TASK DETAILS
All that is wanted is a word-for-word copy of the data from its first line to the line containing "localparam logic [1:0] MODE_NONE", both included.

DATA SUPPLIED
'''
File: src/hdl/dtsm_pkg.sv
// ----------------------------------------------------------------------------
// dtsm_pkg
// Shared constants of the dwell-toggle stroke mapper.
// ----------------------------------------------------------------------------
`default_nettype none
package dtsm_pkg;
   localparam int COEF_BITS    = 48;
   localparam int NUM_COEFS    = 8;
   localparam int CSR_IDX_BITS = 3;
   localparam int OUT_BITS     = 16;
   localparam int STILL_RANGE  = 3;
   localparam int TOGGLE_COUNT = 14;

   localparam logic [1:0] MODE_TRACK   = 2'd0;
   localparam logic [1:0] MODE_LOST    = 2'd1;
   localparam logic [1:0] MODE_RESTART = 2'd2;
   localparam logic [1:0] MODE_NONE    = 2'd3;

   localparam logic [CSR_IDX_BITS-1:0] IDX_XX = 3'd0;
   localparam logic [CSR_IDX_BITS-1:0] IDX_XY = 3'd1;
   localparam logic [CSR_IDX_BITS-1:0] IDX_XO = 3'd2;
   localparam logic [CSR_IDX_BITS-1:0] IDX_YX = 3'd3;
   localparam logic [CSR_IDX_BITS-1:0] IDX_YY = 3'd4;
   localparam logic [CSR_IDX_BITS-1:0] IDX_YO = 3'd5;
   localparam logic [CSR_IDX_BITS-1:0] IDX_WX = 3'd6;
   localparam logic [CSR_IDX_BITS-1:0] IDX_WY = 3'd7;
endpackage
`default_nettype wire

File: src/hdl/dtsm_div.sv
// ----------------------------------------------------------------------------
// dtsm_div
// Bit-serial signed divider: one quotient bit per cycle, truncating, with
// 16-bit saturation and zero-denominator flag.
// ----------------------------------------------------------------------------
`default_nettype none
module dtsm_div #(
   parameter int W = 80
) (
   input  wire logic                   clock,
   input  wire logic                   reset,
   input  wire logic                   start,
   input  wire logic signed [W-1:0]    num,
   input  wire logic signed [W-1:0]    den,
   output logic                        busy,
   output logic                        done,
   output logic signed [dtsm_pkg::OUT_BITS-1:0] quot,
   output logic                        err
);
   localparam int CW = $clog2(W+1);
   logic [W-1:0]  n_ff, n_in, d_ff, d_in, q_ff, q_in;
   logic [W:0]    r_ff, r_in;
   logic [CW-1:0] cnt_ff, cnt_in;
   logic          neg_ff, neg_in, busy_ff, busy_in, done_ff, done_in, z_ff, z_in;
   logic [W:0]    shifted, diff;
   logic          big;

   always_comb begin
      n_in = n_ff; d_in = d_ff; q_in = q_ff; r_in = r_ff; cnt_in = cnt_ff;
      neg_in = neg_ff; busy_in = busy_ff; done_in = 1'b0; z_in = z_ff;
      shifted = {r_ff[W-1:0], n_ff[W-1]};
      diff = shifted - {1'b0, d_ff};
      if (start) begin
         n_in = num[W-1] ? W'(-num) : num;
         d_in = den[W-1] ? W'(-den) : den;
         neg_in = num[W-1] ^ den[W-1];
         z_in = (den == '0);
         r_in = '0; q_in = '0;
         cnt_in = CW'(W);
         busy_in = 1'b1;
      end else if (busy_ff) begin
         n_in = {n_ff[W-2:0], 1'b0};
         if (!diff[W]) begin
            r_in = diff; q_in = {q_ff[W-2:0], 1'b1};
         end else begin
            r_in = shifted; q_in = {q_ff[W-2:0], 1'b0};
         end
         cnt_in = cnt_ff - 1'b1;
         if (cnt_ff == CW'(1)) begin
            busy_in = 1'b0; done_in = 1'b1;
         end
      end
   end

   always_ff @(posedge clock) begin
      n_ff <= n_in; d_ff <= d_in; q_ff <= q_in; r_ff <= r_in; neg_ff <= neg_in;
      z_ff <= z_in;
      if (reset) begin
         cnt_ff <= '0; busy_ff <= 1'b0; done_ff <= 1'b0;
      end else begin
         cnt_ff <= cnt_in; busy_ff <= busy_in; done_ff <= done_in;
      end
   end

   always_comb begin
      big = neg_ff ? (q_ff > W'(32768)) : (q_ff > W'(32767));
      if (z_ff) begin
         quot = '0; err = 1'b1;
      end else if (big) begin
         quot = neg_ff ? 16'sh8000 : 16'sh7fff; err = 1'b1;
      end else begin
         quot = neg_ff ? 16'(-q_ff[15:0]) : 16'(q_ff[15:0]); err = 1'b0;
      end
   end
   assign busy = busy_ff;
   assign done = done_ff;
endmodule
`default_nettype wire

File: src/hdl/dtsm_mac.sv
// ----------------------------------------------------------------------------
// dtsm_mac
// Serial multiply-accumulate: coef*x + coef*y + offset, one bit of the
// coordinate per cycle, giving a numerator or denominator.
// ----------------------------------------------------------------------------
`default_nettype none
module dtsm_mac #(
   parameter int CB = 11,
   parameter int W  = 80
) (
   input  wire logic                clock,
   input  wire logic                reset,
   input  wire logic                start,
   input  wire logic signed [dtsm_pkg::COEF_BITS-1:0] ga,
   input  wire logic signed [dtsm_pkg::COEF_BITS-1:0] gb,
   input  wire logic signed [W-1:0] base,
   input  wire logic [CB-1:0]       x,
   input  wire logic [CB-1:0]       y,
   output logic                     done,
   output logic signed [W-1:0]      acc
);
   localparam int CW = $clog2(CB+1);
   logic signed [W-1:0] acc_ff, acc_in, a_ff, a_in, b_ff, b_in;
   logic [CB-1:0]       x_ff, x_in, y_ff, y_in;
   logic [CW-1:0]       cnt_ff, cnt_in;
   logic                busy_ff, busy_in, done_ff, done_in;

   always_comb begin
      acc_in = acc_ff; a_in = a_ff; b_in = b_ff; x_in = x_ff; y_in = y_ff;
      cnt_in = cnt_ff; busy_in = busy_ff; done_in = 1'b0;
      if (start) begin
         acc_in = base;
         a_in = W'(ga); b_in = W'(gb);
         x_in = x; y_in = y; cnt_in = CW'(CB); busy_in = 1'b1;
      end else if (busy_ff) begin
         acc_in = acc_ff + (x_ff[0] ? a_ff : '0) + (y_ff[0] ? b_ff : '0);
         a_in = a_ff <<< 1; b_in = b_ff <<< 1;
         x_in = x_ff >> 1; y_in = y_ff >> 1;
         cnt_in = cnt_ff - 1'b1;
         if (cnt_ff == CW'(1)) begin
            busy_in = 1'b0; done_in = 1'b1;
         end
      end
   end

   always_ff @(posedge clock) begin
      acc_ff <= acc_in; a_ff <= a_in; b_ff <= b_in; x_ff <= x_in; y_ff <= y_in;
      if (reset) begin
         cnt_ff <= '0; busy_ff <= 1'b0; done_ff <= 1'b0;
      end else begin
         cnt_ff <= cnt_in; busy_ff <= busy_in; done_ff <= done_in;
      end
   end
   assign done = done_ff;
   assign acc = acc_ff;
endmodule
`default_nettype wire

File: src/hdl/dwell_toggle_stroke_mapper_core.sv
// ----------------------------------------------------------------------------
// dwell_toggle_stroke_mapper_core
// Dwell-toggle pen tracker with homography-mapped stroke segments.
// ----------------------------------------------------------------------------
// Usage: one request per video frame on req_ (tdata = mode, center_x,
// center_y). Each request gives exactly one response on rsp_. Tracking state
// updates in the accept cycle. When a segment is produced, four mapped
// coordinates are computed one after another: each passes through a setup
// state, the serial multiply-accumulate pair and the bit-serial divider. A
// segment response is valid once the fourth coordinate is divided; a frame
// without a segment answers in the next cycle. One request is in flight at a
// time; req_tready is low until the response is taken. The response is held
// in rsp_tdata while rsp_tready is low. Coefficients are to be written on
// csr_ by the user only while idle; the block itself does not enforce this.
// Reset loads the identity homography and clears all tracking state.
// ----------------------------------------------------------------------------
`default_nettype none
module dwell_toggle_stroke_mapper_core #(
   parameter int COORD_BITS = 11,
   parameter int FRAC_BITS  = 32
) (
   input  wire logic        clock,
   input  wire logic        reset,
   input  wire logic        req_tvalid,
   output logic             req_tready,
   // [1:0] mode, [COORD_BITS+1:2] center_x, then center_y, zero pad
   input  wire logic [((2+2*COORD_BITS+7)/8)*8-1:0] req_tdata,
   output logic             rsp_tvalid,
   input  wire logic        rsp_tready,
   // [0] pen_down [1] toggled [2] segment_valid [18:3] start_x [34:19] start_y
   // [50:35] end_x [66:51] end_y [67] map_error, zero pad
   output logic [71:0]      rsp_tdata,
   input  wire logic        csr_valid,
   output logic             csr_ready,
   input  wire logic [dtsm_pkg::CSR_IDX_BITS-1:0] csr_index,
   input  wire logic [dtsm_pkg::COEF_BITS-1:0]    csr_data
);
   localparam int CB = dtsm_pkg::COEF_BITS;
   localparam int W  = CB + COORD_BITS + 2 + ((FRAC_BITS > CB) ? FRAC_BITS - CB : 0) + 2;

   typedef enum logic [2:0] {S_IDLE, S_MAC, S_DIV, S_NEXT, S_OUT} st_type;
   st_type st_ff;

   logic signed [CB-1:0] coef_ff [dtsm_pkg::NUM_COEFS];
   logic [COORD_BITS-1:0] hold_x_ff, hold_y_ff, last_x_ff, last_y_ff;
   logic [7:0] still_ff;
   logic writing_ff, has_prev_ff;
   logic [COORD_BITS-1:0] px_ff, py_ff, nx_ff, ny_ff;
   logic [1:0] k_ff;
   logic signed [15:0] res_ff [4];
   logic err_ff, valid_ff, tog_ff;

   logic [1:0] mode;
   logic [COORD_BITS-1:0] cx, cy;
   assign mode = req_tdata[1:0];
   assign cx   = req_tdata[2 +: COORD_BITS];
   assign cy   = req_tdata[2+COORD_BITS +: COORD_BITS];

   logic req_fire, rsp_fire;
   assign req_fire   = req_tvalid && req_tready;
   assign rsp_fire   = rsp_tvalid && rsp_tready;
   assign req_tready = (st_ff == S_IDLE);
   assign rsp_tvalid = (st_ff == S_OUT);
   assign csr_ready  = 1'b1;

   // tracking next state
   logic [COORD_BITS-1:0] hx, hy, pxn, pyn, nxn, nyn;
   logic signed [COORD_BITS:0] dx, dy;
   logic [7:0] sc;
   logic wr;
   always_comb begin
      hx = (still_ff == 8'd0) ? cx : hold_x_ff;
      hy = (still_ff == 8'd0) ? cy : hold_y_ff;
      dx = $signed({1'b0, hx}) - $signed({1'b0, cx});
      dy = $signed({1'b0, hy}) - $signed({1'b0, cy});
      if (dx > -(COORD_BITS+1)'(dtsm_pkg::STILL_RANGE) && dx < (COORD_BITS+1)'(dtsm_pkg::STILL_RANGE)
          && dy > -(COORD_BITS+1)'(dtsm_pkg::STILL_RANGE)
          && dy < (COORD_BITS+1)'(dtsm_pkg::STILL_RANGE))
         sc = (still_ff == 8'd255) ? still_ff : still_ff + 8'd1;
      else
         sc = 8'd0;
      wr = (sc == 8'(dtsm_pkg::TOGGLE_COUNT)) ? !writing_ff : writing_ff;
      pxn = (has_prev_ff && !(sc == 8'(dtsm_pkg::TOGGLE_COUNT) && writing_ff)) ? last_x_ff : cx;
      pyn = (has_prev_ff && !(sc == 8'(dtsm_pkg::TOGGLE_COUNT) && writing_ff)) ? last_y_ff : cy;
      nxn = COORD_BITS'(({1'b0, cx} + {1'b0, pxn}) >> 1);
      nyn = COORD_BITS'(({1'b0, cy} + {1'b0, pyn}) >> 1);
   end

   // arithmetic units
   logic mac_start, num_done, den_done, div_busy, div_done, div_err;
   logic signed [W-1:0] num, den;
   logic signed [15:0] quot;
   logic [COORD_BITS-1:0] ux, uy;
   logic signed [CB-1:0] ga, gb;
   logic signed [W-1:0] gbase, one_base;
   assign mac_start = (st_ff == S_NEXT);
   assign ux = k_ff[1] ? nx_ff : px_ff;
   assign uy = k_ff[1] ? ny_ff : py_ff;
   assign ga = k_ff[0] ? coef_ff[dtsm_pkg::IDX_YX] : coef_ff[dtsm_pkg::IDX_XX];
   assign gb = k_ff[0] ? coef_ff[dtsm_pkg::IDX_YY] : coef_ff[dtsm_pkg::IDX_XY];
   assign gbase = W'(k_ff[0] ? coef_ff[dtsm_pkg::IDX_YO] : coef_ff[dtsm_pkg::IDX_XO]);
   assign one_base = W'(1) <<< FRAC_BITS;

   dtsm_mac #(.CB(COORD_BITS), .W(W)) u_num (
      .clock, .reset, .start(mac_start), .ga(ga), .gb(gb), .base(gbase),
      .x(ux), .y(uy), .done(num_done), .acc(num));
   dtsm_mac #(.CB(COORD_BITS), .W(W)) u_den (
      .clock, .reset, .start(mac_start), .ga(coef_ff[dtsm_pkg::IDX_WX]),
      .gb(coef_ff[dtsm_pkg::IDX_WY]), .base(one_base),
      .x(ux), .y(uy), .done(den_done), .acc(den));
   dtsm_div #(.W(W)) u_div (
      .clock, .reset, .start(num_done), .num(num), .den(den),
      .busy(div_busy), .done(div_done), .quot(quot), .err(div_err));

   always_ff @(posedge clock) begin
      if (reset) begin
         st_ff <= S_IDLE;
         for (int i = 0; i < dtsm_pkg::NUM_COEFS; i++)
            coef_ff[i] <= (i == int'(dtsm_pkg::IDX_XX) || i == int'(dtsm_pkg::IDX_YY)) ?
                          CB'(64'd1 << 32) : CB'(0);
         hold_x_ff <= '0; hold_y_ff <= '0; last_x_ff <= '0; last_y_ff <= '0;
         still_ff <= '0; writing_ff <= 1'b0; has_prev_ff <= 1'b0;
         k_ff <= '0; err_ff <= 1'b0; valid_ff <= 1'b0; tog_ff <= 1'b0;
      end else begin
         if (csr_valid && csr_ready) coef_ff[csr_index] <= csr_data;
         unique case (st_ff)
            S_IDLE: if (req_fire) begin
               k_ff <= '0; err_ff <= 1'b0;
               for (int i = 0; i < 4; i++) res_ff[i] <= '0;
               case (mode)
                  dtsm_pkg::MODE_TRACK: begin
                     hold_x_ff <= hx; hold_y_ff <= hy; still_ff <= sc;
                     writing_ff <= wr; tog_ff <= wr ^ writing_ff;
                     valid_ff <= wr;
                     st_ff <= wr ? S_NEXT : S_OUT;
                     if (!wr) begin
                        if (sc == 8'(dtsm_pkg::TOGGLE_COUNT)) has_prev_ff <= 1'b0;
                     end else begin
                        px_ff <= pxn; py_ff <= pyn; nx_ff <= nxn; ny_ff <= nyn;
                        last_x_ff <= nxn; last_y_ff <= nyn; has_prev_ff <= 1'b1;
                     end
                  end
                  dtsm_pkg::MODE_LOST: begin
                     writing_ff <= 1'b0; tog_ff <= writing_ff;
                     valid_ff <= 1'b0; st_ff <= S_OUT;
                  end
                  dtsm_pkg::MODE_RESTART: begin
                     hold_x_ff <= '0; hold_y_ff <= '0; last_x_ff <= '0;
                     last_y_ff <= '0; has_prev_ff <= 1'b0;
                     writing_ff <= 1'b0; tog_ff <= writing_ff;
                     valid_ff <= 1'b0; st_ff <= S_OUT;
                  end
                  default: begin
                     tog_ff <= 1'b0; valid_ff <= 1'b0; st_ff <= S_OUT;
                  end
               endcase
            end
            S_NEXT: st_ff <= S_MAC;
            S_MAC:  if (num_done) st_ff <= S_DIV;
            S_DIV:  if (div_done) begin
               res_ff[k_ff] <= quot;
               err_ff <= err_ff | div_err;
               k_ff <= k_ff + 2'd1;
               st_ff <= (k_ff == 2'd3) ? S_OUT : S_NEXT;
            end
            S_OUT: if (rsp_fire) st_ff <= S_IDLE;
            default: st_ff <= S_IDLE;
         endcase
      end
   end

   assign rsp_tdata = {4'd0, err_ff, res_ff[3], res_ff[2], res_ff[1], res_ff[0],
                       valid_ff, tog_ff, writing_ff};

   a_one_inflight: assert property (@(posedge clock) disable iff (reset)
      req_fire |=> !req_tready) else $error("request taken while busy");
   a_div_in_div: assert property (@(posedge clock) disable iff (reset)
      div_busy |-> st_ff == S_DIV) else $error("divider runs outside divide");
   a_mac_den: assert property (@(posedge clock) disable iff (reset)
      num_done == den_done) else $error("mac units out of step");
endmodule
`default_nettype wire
'''
ANSWER TO THIS PROBLEM
File: src/hdl/dtsm_pkg.sv
// ----------------------------------------------------------------------------
// dtsm_pkg
// Shared constants of the dwell-toggle stroke mapper.
// ----------------------------------------------------------------------------
`default_nettype none
package dtsm_pkg;
   localparam int COEF_BITS    = 48;
   localparam int NUM_COEFS    = 8;
   localparam int CSR_IDX_BITS = 3;
   localparam int OUT_BITS     = 16;
   localparam int STILL_RANGE  = 3;
   localparam int TOGGLE_COUNT = 14;

   localparam logic [1:0] MODE_TRACK   = 2'd0;
   localparam logic [1:0] MODE_LOST    = 2'd1;
   localparam logic [1:0] MODE_RESTART = 2'd2;
   localparam logic [1:0] MODE_NONE    = 2'd3;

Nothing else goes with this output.